module maquina_control_param
  import maquina_control_pkg::*;
#(
  parameter int                   NUM_FIFOS = 5,
  parameter int                   BITBUS    = 4,
  parameter int                   ERR_HOLD  = 2,
  parameter int                   CNT_W     = 4,
  parameter logic [NUM_FIFOS-1:0] ERR_MASK  = '1
) (
  input  logic                 clk,
  input  logic                 reset,
  input  logic                 init,
  input  logic [BITBUS-1:0]    umbralMF,
  input  logic [BITBUS-1:0]    umbralVC,
  input  logic [BITBUS-1:0]    umbralD,
  input  logic [NUM_FIFOS-1:0] Fifo_empties,
  input  logic [NUM_FIFOS-1:0] Fifo_errors,
  output logic                 init_out,
  output logic                 idle_out,
  output logic                 active_out,
  output logic                 error_out,
  output logic [BITBUS-1:0]    umbralMF_out,
  output logic [BITBUS-1:0]    umbralVC_out,
  output logic [BITBUS-1:0]    umbralD_out,
  output logic [NUM_FIFOS-1:0] error_fifos,
  output logic [CNT_W-1:0]     error_count,
  output logic [2:0]           state_out
);

  // The hold counter only ever needs to reach ERR_HOLD-1.
  localparam int               HOLD_W    = (ERR_HOLD > 1) ? $clog2(ERR_HOLD) : 1;
  localparam logic [HOLD_W-1:0] HOLD_LAST = HOLD_W'(ERR_HOLD - 1);
  localparam logic [HOLD_W-1:0] HOLD_ONE  = HOLD_W'(1);
  localparam logic [CNT_W-1:0]  CNT_ONE   = CNT_W'(1);

  state_t                 state, state_next;
  logic [HOLD_W-1:0]      hold_cnt, hold_next;
  logic [NUM_FIFOS-1:0]   masked_err;
  logic                   err;
  logic                   all_empty;
  logic                   load_thr;
  logic                   count_inc;

  assign masked_err = Fifo_errors & ERR_MASK;
  assign err        = |masked_err;
  assign all_empty  = &Fifo_empties;

  // Next-state logic. Any error in an operational state pre-empts every
  // other transition, including an init request.
  always_comb begin
    // NOTE: every signal assigned here gets a default first so no path
    // leaves it unassigned, which would infer a latch.
    state_next = state;
    hold_next  = '0;
    load_thr   = 1'b0;
    count_inc  = 1'b0;
    unique case (state)
      ST_RESET: state_next = ST_INIT;
      ST_INIT: begin
        load_thr = 1'b1;
        if (err) begin
          state_next = ST_ERROR;
          count_inc  = 1'b1;
        end else if (!init) begin
          state_next = ST_IDLE;
        end
      end
      ST_IDLE: begin
        if (err) begin
          state_next = ST_ERROR;
          count_inc  = 1'b1;
        end else if (init) begin
          state_next = ST_INIT;
        end else if (!all_empty) begin
          state_next = ST_ACTIVE;
        end
      end
      ST_ACTIVE: begin
        if (err) begin
          state_next = ST_ERROR;
          count_inc  = 1'b1;
        end else if (all_empty) begin
          state_next = ST_IDLE;
        end
      end
      ST_ERROR: begin
        // A re-asserted error restarts the dwell; leaving ERROR passes through
        // RESET so that INIT reloads the thresholds.
        if (err) begin
          hold_next = '0;
        end else if (hold_cnt == HOLD_LAST) begin
          state_next = ST_RESET;
        end else begin
          hold_next = hold_cnt + HOLD_ONE;
        end
      end
      default: state_next = ST_RESET;
    endcase
  end

  always_ff @(posedge clk) begin
    // NOTE: sequential state uses non-blocking assignments so every register
    // samples the pre-edge values, independent of statement order.
    if (!reset) begin
      state        <= ST_RESET;
      hold_cnt     <= '0;
      umbralMF_out <= '0;
      umbralVC_out <= '0;
      umbralD_out  <= '0;
      error_fifos  <= '0;
      error_count  <= '0;
    end else begin
      state       <= state_next;
      hold_cnt    <= hold_next;
      error_fifos <= error_fifos | masked_err;
      if (load_thr) begin
        umbralMF_out <= umbralMF;
        umbralVC_out <= umbralVC;
        umbralD_out  <= umbralD;
      end
      if (count_inc && (error_count != '1)) begin
        error_count <= error_count + CNT_ONE;
      end
    end
  end

  // Moore decode of the state register; RESET drives no flag.
  assign init_out   = (state == ST_INIT);
  assign idle_out   = (state == ST_IDLE);
  assign active_out = (state == ST_ACTIVE);
  assign error_out  = (state == ST_ERROR);
  assign state_out  = state;

endmodule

==========

→ Assignment
Repeat exactly the lines above from the one with "localparam logic [HOLD_W-1:0] HOLD_LAST" up to and including the one with "ST_ERROR: begin". No other line belongs in the reply.

→ Finished exercise
  localparam logic [HOLD_W-1:0] HOLD_LAST = HOLD_W'(ERR_HOLD - 1);
  localparam logic [HOLD_W-1:0] HOLD_ONE  = HOLD_W'(1);
  localparam logic [CNT_W-1:0]  CNT_ONE   = CNT_W'(1);

  state_t                 state, state_next;
  logic [HOLD_W-1:0]      hold_cnt, hold_next;
  logic [NUM_FIFOS-1:0]   masked_err;
  logic                   err;
  logic                   all_empty;
  logic                   load_thr;
  logic                   count_inc;

  assign masked_err = Fifo_errors & ERR_MASK;
  assign err        = |masked_err;
  assign all_empty  = &Fifo_empties;

  // Next-state logic. Any error in an operational state pre-empts every
  // other transition, including an init request.
  always_comb begin
    // NOTE: every signal assigned here gets a default first so no path
    // leaves it unassigned, which would infer a latch.
    state_next = state;
    hold_next  = '0;
    load_thr   = 1'b0;
    count_inc  = 1'b0;
    unique case (state)
      ST_RESET: state_next = ST_INIT;
      ST_INIT: begin
        load_thr = 1'b1;
        if (err) begin
          state_next = ST_ERROR;
          count_inc  = 1'b1;
        end else if (!init) begin
          state_next = ST_IDLE;
        end
      end
      ST_IDLE: begin
        if (err) begin
          state_next = ST_ERROR;
          count_inc  = 1'b1;
        end else if (init) begin
          state_next = ST_INIT;
        end else if (!all_empty) begin
          state_next = ST_ACTIVE;
        end
      end
      ST_ACTIVE: begin
        if (err) begin
          state_next = ST_ERROR;
          count_inc  = 1'b1;
        end else if (all_empty) begin
          state_next = ST_IDLE;
        end
      end
      ST_ERROR: begin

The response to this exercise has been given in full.